Il meritato successo editoriale del romanzo Le uova del drago, annunciato del resto dalla assidua vivace presenza di Pietrangelo Buttafuoco suo autore su periodici e quotidiani, ha riacceso con toni nuovi la polemica sulla egemonia culturale in Italia. Non sono convinto che il best seller dello scrittore siciliano abbia scatenato invidia e gelosia nella destra «piagnona» (piangere oggi sembrerebbe piuttosto prerogativa della sinistra delle lacrime). Mi pare, al contrario, che il successo di Buttafuoco sia stato il segnale di un riscatto a tutti utile; a meno che ci si voglia riferire a coloro che attribuiscono il mancato riconoscimento del loro valore solo alla forzata emarginazione. È l’alibi della meschinità di cui non è giusto fare un fenomeno generalizzante. L’egemonia culturale della sinistra è in realtà fondata sul possesso e il dominio del potere mediatico, spudoratamente attribuito a Berlusconi che in gran parte lo subisce. Egli ha ragione quando afferma che se il Polo ha il governo, loro hanno il potere in tutti i campi: l’editoria, i grandi quotidiani, anche quelli che ebbero una tradizione di equilibrante indipendenza oggi «rotta» nel più evidente e disinvolto dei modi, le televisioni (sì, persino la sua) - per non parlare della magistratura, della plutocrazia della Confindustria, della economia che ci ha condannati all’euro, del sindacalismo poco lungimirante. Tutti contro, noncuranti delle dicotomie clamorose, tenute insieme da un rigurgito falsamente viscerale che nasconde in realtà la difesa ad oltranza di interessi e privilegi minacciati. È un miracolo che Berlusconi sia riuscito a governare per tutta la legislatura battendosi su due fronti: quello interno delle ambiguità e quello esterno delle forze unite, come s’è detto, dall’oscuro istinto della conservazione ammantato di progressismo. Il miracolo è stato possibile - e spero che così sia in futuro - perché loro, pur avendone il potere, non sono riusciti a catturare l’anima della cultura nazionale, l’hanno caso mai intimidita con un ostentato e martellante complesso di superiorità. C'è da aggiungere, per amore della verità, che la mancanza di una illuminata politica culturale da parte governativa li ha favoriti.
Ha ragione Luciano Lanna quando sul Giornale si domanda se la cultura di sinistra di tutto il Novecento abbia meritato radicalmente la vantata egemonia.
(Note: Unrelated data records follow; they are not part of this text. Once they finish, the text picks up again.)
$ cat config.mk
export PLATFORM = sky130hd
export DESIGN_NAME = program_loader_flat
export DESIGN_NICKNAME = d
export VERILOG_FILES = /design/src/rtl/loader_pkg.sv /design/src/rtl/program_loader_if.sv /design/src/rtl/program_loader.sv /design/src/flat_wrapper.sv
export SDC_FILE = /design/constraint.sdc
export NUM_CORES = 1
export LEC_CHECK = 0
export CAP_MARGIN = 10
export CORE_MARGIN = 3
export CORE_UTILIZATION = 54
export DETAILED_ROUTE_END_ITERATION = 8
export PLACE_DENSITY = 0.81
export SLEW_MARGIN = 5
export SYNTH_ARGS = -nofsm -noshare
export SYNTH_HDL_FRONTEND = slang
export SYNTH_SLANG_ARGS = --single-unit
$ cat constraint.sdc
create_clock -name clk -period 4.8 [get_ports clk]
set_input_delay 1.2 -clock clk [delete_from_list [all_inputs] [get_ports clk]]
set_output_delay 1.2 -clock clk [all_outputs]
set_load 0.05 [all_outputs]
$ cat src/rtl/loader_pkg.sv
// Shared types and constants for the program loader.
package loader_pkg;

    localparam int unsigned BYTE_WIDTH  = 8;
    localparam int unsigned COUNT_WIDTH = 16;

    // Frame start marker used when the instantiating wrapper does not override it.
    localparam logic [BYTE_WIDTH-1:0] SYNC_BYTE_DEFAULT = 8'hA5;

    // Words arrive MSB first: high byte, then low byte.
    localparam int unsigned WORD_HI_LSB = 8;
    localparam int unsigned WORD_LO_LSB = 0;

    typedef enum logic [3:0] {
        StIdle,
        StCntHi,
        StCntLo,
        StDataHi,
        StDataLo,
        StWrite,
        StCheck,
        StDone,
        StError
    } loader_state_t;

    // A word count is usable when it is non-zero and fits the program RAM.
    function automatic logic count_valid(input logic [COUNT_WIDTH-1:0] n,
                                         input int unsigned addr_width);
        logic [COUNT_WIDTH:0] limit;
        limit = (COUNT_WIDTH + 1)'(1) << addr_width;
        return (n != '0) && ({1'b0, n} <= limit);
    endfunction

endpackage

$ cat src/rtl/program_loader_if.sv
// Byte-stream input and program RAM write port of the loader, plus core control status.
interface program_loader_if
    import loader_pkg::*;
#(
    parameter int unsigned ADDR_WIDTH = 12,
    parameter int unsigned DATA_WIDTH = 16
);

    logic [BYTE_WIDTH-1:0] rx_data;
    logic                  rx_valid;
    logic                  rx_ready;
    logic                  prog_write;
    logic [ADDR_WIDTH-1:0] prog_address;
    logic [DATA_WIDTH-1:0] prog_data;
    logic                  cpu_hold;
    logic                  load_done;
    logic                  load_error;

    // Loader side.
    modport master (
        input  rx_data,
        input  rx_valid,
        output rx_ready,
        output prog_write,
        output prog_address,
        output prog_data,
        output cpu_hold,
        output load_done,
        output load_error
    );

    // Byte source / RAM / core side.
    modport slave (
        output rx_data,
        output rx_valid,
        input  rx_ready,
        input  prog_write,
        input  prog_address,
        input  prog_data,
        input  cpu_hold,
        input  load_done,
        input  load_error
    );

endinterface

$ cat src/rtl/program_loader.sv
// Byte-stream loader: parses SYNC/count/words/checksum frames and writes the program RAM,
// holding the core stopped while an image is being loaded or after a rejected frame.
module program_loader
    import loader_pkg::*;
#(
    parameter int unsigned           ADDR_WIDTH        = 12,
    parameter int unsigned           INSTRUCTION_WIDTH = 4,
    parameter int unsigned           DATA_WIDTH        = ADDR_WIDTH + INSTRUCTION_WIDTH,
    parameter logic [BYTE_WIDTH-1:0] SYNC_BYTE         = SYNC_BYTE_DEFAULT
) (
    input  logic              clk,
    input  logic              reset,
    program_loader_if.master  bus
);

    if (DATA_WIDTH != 16 || DATA_WIDTH != ADDR_WIDTH + INSTRUCTION_WIDTH) begin : g_width_check
        $error("program_loader: DATA_WIDTH must be 16 and equal ADDR_WIDTH+INSTRUCTION_WIDTH");
    end

    loader_state_t          state_q, state_d;
    logic                   run_q;
    logic [ADDR_WIDTH:0]    addr_q, addr_d;
    logic [COUNT_WIDTH-1:0] count_q, count_d;
    logic [BYTE_WIDTH-1:0]  chk_q, chk_d;
    logic [DATA_WIDTH-1:0]  data_q, data_d;

    logic                   ready;
    logic                   accept;
    logic                   is_sync;
    logic                   last_word;
    logic [COUNT_WIDTH-1:0] count_full;

    assign accept     = bus.rx_valid & ready;
    assign is_sync    = (bus.rx_data == SYNC_BYTE);
    assign count_full = {count_q[COUNT_WIDTH-1:BYTE_WIDTH], bus.rx_data};
    // Counter is one bit wider than the address so a full-RAM image never wraps.
    assign last_word  = ((COUNT_WIDTH + 1)'(addr_q) == (COUNT_WIDTH + 1)'(count_q) - 17'd1);

    // State, address counter, word count, checksum and word latch.
    always_ff @(posedge clk or negedge reset) begin
        if (!reset) begin
            state_q <= StIdle;
            run_q   <= 1'b0;
            addr_q  <= '0;
            count_q <= '0;
            chk_q   <= '0;
            data_q  <= '0;
        end else begin
            state_q <= state_d;
            run_q   <= 1'b1;
            addr_q  <= addr_d;
            count_q <= count_d;
            chk_q   <= chk_d;
            data_q  <= data_d;
        end
    end

    // Next-state and datapath updates; only accepted bytes advance, WRITE/DONE self-advance.
    always_comb begin
        state_d = state_q;
        addr_d  = addr_q;
        count_d = count_q;
        chk_d   = chk_q;
        data_d  = data_q;
        unique case (state_q)
            StIdle, StError: begin
                if (accept && is_sync) begin
                    state_d = StCntHi;
                    addr_d  = '0;
                    chk_d   = '0;
                end
            end
            StCntHi: begin
                if (accept) begin
                    count_d[COUNT_WIDTH-1:BYTE_WIDTH] = bus.rx_data;
                    state_d = StCntLo;
                end
            end
            StCntLo: begin
                if (accept) begin
                    count_d = count_full;
                    state_d = count_valid(count_full, ADDR_WIDTH) ? StDataHi : StError;
                end
            end
            StDataHi: begin
                if (accept) begin
                    data_d[WORD_HI_LSB +: BYTE_WIDTH] = bus.rx_data;
                    chk_d   = chk_q ^ bus.rx_data;
                    state_d = StDataLo;
                end
            end
            StDataLo: begin
                if (accept) begin
                    data_d[WORD_LO_LSB +: BYTE_WIDTH] = bus.rx_data;
                    chk_d   = chk_q ^ bus.rx_data;
                    state_d = StWrite;
                end
            end
            StWrite: begin
                if (last_word) begin
                    state_d = StCheck;
                end else begin
                    addr_d  = addr_q + {{ADDR_WIDTH{1'b0}}, 1'b1};
                    state_d = StDataHi;
                end
            end
            StCheck: begin
                if (accept) begin
                    state_d = (bus.rx_data == chk_q) ? StDone : StError;
                end
            end
            StDone: begin
                state_d = StIdle;
            end
            default: begin
                state_d = StIdle;
            end
        endcase
    end

    // Outputs decoded from the current state; address/data hold between writes.
    always_comb begin
        ready            = run_q && (state_q != StWrite) && (state_q != StDone);
        bus.rx_ready     = ready;
        bus.prog_write   = (state_q == StWrite);
        bus.prog_address = addr_q[ADDR_WIDTH-1:0];
        bus.prog_data    = data_q;
        bus.cpu_hold     = (state_q != StIdle) && (state_q != StDone);
        bus.load_done    = (state_q == StDone);
        bus.load_error   = (state_q == StError);
    end

endmodule

$ cat src/flat_wrapper.sv
// flat-port wrapper written by rule: the top's interface ports become plain ports
module program_loader_flat import loader_pkg::*;
#(
    parameter int unsigned           ADDR_WIDTH        = 12,
    parameter int unsigned           INSTRUCTION_WIDTH = 4,
    parameter int unsigned           DATA_WIDTH        = ADDR_WIDTH + INSTRUCTION_WIDTH,
    parameter logic [BYTE_WIDTH-1:0] SYNC_BYTE         = SYNC_BYTE_DEFAULT
)
  (clk, reset, bus_rx_data, bus_rx_valid, bus_rx_ready, bus_prog_write, bus_prog_address, bus_prog_data, bus_cpu_hold, bus_load_done, bus_load_error);
  program_loader_if #(.ADDR_WIDTH(ADDR_WIDTH), .DATA_WIDTH(DATA_WIDTH)) bus_i ();
  input  logic clk;
  input  logic reset;
  input wire logic [$bits(bus_i.rx_data)-1:0] bus_rx_data;
  input wire logic [$bits(bus_i.rx_valid)-1:0] bus_rx_valid;
  output wire logic [$bits(bus_i.rx_ready)-1:0] bus_rx_ready;
  output wire logic [$bits(bus_i.prog_write)-1:0] bus_prog_write;
  output wire logic [$bits(bus_i.prog_address)-1:0] bus_prog_address;
  output wire logic [$bits(bus_i.prog_data)-1:0] bus_prog_data;
  output wire logic [$bits(bus_i.cpu_hold)-1:0] bus_cpu_hold;
  output wire logic [$bits(bus_i.load_done)-1:0] bus_load_done;
  output wire logic [$bits(bus_i.load_error)-1:0] bus_load_error;
  assign bus_i.rx_data = bus_rx_data;
  assign bus_i.rx_valid = bus_rx_valid;
  assign bus_rx_ready = bus_i.rx_ready;
  assign bus_prog_write = bus_i.prog_write;
  assign bus_prog_address = bus_i.prog_address;
  assign bus_prog_data = bus_i.prog_data;
  assign bus_cpu_hold = bus_i.cpu_hold;
  assign bus_load_done = bus_i.load_done;
  assign bus_load_error = bus_i.load_error;
  program_loader #(.ADDR_WIDTH(ADDR_WIDTH), .INSTRUCTION_WIDTH(INSTRUCTION_WIDTH), .DATA_WIDTH(DATA_WIDTH), .SYNC_BYTE(SYNC_BYTE)) u_core (.clk(clk), .reset(reset), .bus(bus_i));
endmodule
### Word-level counts from Yosys, hierarchy flattened

Index checks and enable logic that the tools add are counted.
W data, S select, Z words.

| word-level totals | value |
|---|---|
| memories | 0 |
| register bits after elaboration | 58 |
| RAM bits | 0 |
| output and inout port bits | 33 |
| bits in read-only memories | 0 |
| bits of input ports | 11 |
| latch bits | 0 |
| logic and storage cells | 72 |

| operators by class | value |
|---|---|
| order comparisons | 1 |
| reductions and logical operators | 19 |
| divide/modulo/power cells | 0 |
| equal/unequal tests | 21 |
| shifts and indexed selects | 0 |
| $add $sub $neg | 2 |
| multipliers | 0 |
| muxes and demuxes | 18 |
| bitwise gates (word level) | 3 |

Operators with widths:

| kind | count |
|---|---|
| $mux W4 | 8 |
| $pmux W8 S2 | 2 |
| $pmux W4 S7 | 1 |
| $mux W13 | 2 |
| $pmux W13 S2 | 1 |
| $mux W8 | 3 |
| $eq A13 B17 Y1 | 1 |
| $sub A16 B1 Y17 const B | 1 |
| $eq A4 B3 Y1 const B | 4 |
| $le A16 B13 Y1 const B | 1 |
| $reduce_bool A16 Y1 | 1 |
| $ne A2 B1 Y1 const B | 7 |
| $add A13 B1 Y13 const B | 1 |
| $reduce_and A3 Y1 | 3 |
| $eq A4 B2 Y1 const B | 2 |
| $eq A8 B8 Y1 | 1 |
| $eq A8 B8 Y1 const B | 1 |
| $ne A4 B3 Y1 const B | 2 |
| $xor A8 B8 Y8 | 1 |
| $reduce_and A2 Y1 | 3 |
| $reduce_and A6 Y1 | 1 |
| $logic_and A1 B1 Y1 | 5 |
| $eq A4 B1 Y1 const B | 1 |
| $eq A4 B4 Y1 const B | 1 |
| other kinds (8) | 10 |

### Logic depth before layout (Yosys ltp)

Gate-level depths: netlist of run 1.

| logic depth | value |
|---|---|
| word-level depth | 7 |
| mapped depth | 11 |

### Least setup slack after synthesis of run 1

Ideal clock, no wire load.

| path | value |
|---|---|
| path kind | input port to flip-flop |
| from | input port bus_rx_data[6] |
| to | register u_core.addr_q[12] |
| arrival | 3.258 ns |
| stages | 8 |
| setup slack | 1.464 ns |
| path buffers | 1 |
| required time | 4.722 ns |
| cell sequence | clkbuf_1 nor4_1 nand4b_1 a21boi_0 and4_1 nand2_1 or4_1 a21oi_1 |

| on the way | value |
|---|---|
| word-level cells in the longest chain between the ends | 4 |

RTL lines:

| item | RTL line | source |
|---|---|---|
| from (decl) | flat_wrapper.sv:13 | `input wire logic [$bits(bus_i.rx_data)-1:0] bus_rx_data;` |
| $eq A8 B8 Y1 | program_loader.sv:34 | `assign is_sync = (bus.rx_data == SYNC_BYTE);` |
| $logic_and A1 B1 Y1 | program_loader.sv:67 | `if (accept && is_sync) begin` |
| $ne A2 B1 Y1 (no source line) | -- |  |
| $reduce_and A3 Y1 (no source line) | -- |  |
| to (signal assigned) | program_loader.sv:51 | `addr_q <= addr_d;` |
| to (decl) | program_loader.sv:22 | `logic [ADDR_WIDTH:0] addr_q, addr_d;` |

Every way passes these cells.
A chain may end at the register's enable or synchronous reset.

### Final worst setup path of run 1

| path | value |
|---|---|
| from | register u_core.state_q[0] |
| to | output port bus_cpu_hold |

| on the way | value |
|---|---|
| word-level cells in the longest chain between the ends | 2 |
| elaborated cells on any way between the ends | 3 |
| those cells by class | 1 x eq/ne; 2 x reduce/logical |

RTL lines:

| item | RTL line | source |
|---|---|---|
| from (decl) | program_loader.sv:20 | `loader_state_t state_q, state_d;` |
| from (signal assigned) | program_loader.sv:42 | `state_q <= StIdle;` |
| from (signal assigned) | program_loader.sv:49 | `state_q <= state_d;` |
| $ne A4 B3 Y1 or $reduce_bool A4 Y1 (tied branches) | program_loader.sv:128 | `bus.cpu_hold = (state_q != StIdle) && (state_q != StDone);` |
| $logic_and A1 B1 Y1 (*) | program_loader.sv:128 |  |
| to (decl) | flat_wrapper.sv:19 | `output wire logic [$bits(bus_i.cpu_hold)-1:0] bus_cpu_hold;` |

Every way passes the cells marked *; elsewhere a longest branch is shown, timed or not.

==> run summary, run 1 <==
The final layout contains 409 nets. After layout, the worst path uses 74.9% of the clock period. The overall routed net length came out at 8140 µm. TritonCTS built the clock tree.

Counting every instance in the synthesized netlist gives 366. The count of final max-slew check failures was 0; the final routed DRC violation total was 0. The signal on the critical path passes through or2_2, nor2_1, o21ai_0, clkdlybuf4s50_1.

Buffers added to address setup during post-CTS repair amount to 0. Row generation in the floorplan step produced 28 rows. The clock tree synthesis step divided the H-tree into 3 levels. The startpoint of the worst register-to-register path was u_core.count_q[4].

In this run the power density over the cells is 269 mW/mm². The pre-antenna-repair detailed-routing pass consisted of 5 iterations. The final route contains 2891 vias. The classification of the worst setup path is reg2out. The synthesis-to-finish area growth was 16.3%. Entering global routing, the biggest net connects 47 pins. At the later pin of the worst-skew pair, clock insertion delay measures 340 ps. Setup repair after global routing left no endpoint under its margin. For this run, the share of the core covered by cells in the final layout is 66.8%. The worst-margin pin slew came out at 753 ps. The headroom to the max-slew limit came out at 49.7%.

The clock passes through at most 2 buffers. The number of warnings reported in the yosys synthesis log is 0, and the number of antenna-violating nets in the routed design is 0. At the worst endpoint, the arrival time is 2400 ps.

The min-delay analysis places its worst path in the category reg2reg. The average cell area after synthesis works out to 9.57 µm². After clock tree synthesis, the clock-pin slew on the worst setup and hold paths is 60 ps.

The run gives 0 as the max-cap check violation count. In this run, synthesis produced a sequential element count of 58. The count of flip-flops with a built-in enable after synthesis was 0.

Synthesis produced a netlist with a net count of 379. For the global-route usage over all layers, the log shows 23.8%. The tools report the initial antenna violation count as 0. In the post-synthesis netlist, the biggest area contributors are dfrtp_1 41%, mux2_2 11%, xnor2_1 3.8%. Maximum fanout along the worst path: 12. Leakage power summed over all cells: 1.77 nW. The source of the worst hold timing path is u_core.bus.prog_data[13]. The main flop type after synthesis is dfrtp_1. The final number of setup-violating endpoints came out at 0. The tools report the launch point of the critical path as u_core.state_q[0]. The initial utilization of the core area, before any placement, comes to 57.5%.

The minimum period implied by the final worst setup slack is 3600 ps. The largest area contributor in the synthesized netlist is dfrtp_1. The number of vias per cell after detailed routing works out to 6.07. The dominant delay contributor by cell family on the critical path is buffers and inverters.

In this run the tool buffered the top-level ports with 43 buffer cells. The logs give 0.00610 mm² for the core outline area and 9 for the number of buffers created by CTS. The routability congestion estimate was 0.920; the average wire per standard cell was 17.1 µm.

Summed over all nets, the half-perimeter wirelength after detailed placement is 5790 µm. The count of instances resized after the clock tree is built was 0; the count of clock tree sinks was 58. Cells with a size suffix above 1 make up 16.7% of the layout. The number of buffer and inverter instances along the worst setup path is 1. The fraction of synthesized cell area taken by the top area cell type was 41.4%. Derived from the worst setup path, the maximum achievable clock frequency is 278 MHz. The run gives 0.00350 mm² as the total standard cell area after synthesis.

The detailed router finished its first iteration with 159 violations. The total overflow left after global routing is 0. STA classifies the critical path endpoint as an output port. The die covers 0.00749 mm². The worst-case IR drop observed on VDD is 0.252 mV. The kind of start point of the critical path is a register. The run gives 0 as the final hold violation count.

For the worst-case clock skew, the log shows 6.64 ps. The number of hold buffers added after CTS was 0. The share of the Yosys chip area taken by registers is 41.4%.

For the via count of the first global-routing pass, the log shows 2816. For this run, asynchronously set or reset flops after synthesis account for 100%. The run finished with clean final reports. Root buffer selected by CTS: clkbuf_8.

The antenna cell count came out at 0. The run gives 14000 µm as the global-route wire length before repair. The final sum of negative setup slack is 0 ps, and the die boundary width is 86.5 µm. The height of the die was 86.5 µm; the number of top-level design ports was 44.

The number of different library cells used by synthesis comes to 59. The endpoint required time on the critical path is 3600 ps. Among all stages on the critical path, the largest delay is contributed by clkdlybuf4s50_1. Largest incremental delay on the critical path: 720 ps.
[routing by layer]
metal  up-vias  share of wire, %  GRT usage, %
li1       1404                 -             -
met1      1409                46          32.5
met2        65                48          37.3
met3        13               3.9          3.99
met4         0               2.1          10.5
met5         -                 0             0
[cell families (layout without fill, tap and decap cells)]
logic type,count (synthesis),after routing,synth area share [%]
AND/OR/NAND/NOR,128,128,20.3
AO/OA/AOI/OAI,74,74,13.8
flip-flops,58,58,41.4
buffers and inverters,43,78,6.25
multiplexers,36,36,11.5
XOR/XNOR,24,24,6.00
adder cells (fa/ha/maj),2,2,0.714
other,1,1,0.107
[metrics by stage]
step	worst slack, ps	instance area [µm²]	hold WS (ps)	total power (W)	std cells
final	1200	4070	513	0.00110	476
after global routing	1100	4070	538	0.00114	476
after floorplan	1460	3500	471	0.000648	366
after CTS	1190	4070	512	0.00110	476
after detailed placement	970	3900	497	0.000704	460
after global placement	1060	3900	487	0.000701	460
[synth_stat cells, drive strengths merged, types with 6 or more instances]
master  number
clkbuf      14
buf         17
nand3        6
nand2       29
o31ai       10
xnor2       15
xor2         9
o21ai       26
nor2        25
nor4         9
nand4        7
dfrtp       58
or4         12
inv         12
mux2        33
nor3        10
a21oi       13
[area by class of cell]
type	count	area [µm²]
tap	75	93.8
clock inverter	5	30.0
multi-input combinational	265	1830
clock buffer	11	141
sequential	58	1450
fill	481	2020
timing repair buffer	50	478
inverter	12	45.0
[worst paths after layout]
path	slack, ps	to	depth (start not counted)
max	1200	bus_cpu_hold	4
min reg2reg	510	u_core.bus.prog_data[13]	1
min in group asynchronous	730	u_core.count_q[14]	1
min	510	u_core.bus.prog_data[13]	1
max reg2reg	1580	u_core.state_q[2]	7
max in group asynchronous	3170	u_core.addr_q[1]	2
[power by group]
part / switching (W) / leakage [nW] / internal, W
sequential: 0.0000191 / 0.804 / 0.000504
clock: 0.000201 / 0.0851 / 0.000198
combinational: 0.000105 / 0.885 / 0.0000675
[registers in the layout, indices dropped and copies added, names as in the netlist]
signal	count
u_core.bus.prog_data	16
u_core.chk_q	8
u_core.count_q	16
u_core.state_q	4
u_core.run_q	1
u_core.addr_q	13
[layout by cell type, fill, tap and decap left out, types with 4 or more instances in the layout]
cell type,instances
xor2_1,9
nor2_1,25
dfrtp_1,58
or4_1,10
xnor2_1,15
a21oi_1,12
nand3_1,6
inv_1,11
nand4_1,7
nor3_1,10
and4_1,5
and3_1,4
a31oi_1,5
clkdlybuf4s50_1,42
o31ai_1,10
mux2_2,33
nand2_1,29
o21ai_0,26
buf_4,7
nor4_1,8
clkbuf_8,10
Power figures use the tool's default switching activity.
Egli però a dimostrazione del contrario fa nomi appartenenti quasi tutti a un particolare orientamento ideologico. Non si tiene così conto che la cultura non di sinistra ha un respiro molto più vasto e profondo grazie alle sue componenti cattoliche e liberali. Se è indiscutibile che i grandi del primo Novecento, anche se alcuni di loro proscritti o addirittura condannati a morte, furono principalmente Croce, Gentile, Soffici, Pareto, Volpe, Papini, D’Annunzio, Pirandello, tutti lontani dalla sinistra, è da tener conto dello stuolo considerevole di ingegni, cattolici e liberali, che trovarono difficoltà, anche drammatiche, per manifestarsi. Tra i primi nomi che vengono in mente colpevolmente alla rinfusa sono Satta, Morselli, Pomilio, Tomasi di Lampedusa, e non certo di sinistra, di Noventa, Olivetti, Pampaloni. Si aggiungono Betti, Fabbri, Cardarelli, Pinelli, Brancati, Flaiano, Patti, per non parlare di Quadrelli, dei filosofi Amerio, Corti, di Rosario Assunto, esteta dell’armonia e, perché no, dell’ultimo Sciascia e di Guareschi apprezzato nel mondo. Parecchi di questi furono anche celebrati e diffusi con la riduttiva sentenza di essere però di destra. Il grande fiume della cultura semi-sommersa o non privilegiata, scorre inesorabile.

Non ora, ma più tardi, sarà interessante invocare una indagine approfondita sul quesito: gli intellettuali che si dichiarano di sinistra lo sono davvero, per forma e contenuto, nelle loro opere? Se il loro pensiero e il loro sentimento risultassero lontani da una filosofia di sinistra, potremmo concludere con maggiore serenità che la egemonia culturale della sinistra è, come si dice oggi, virtuale.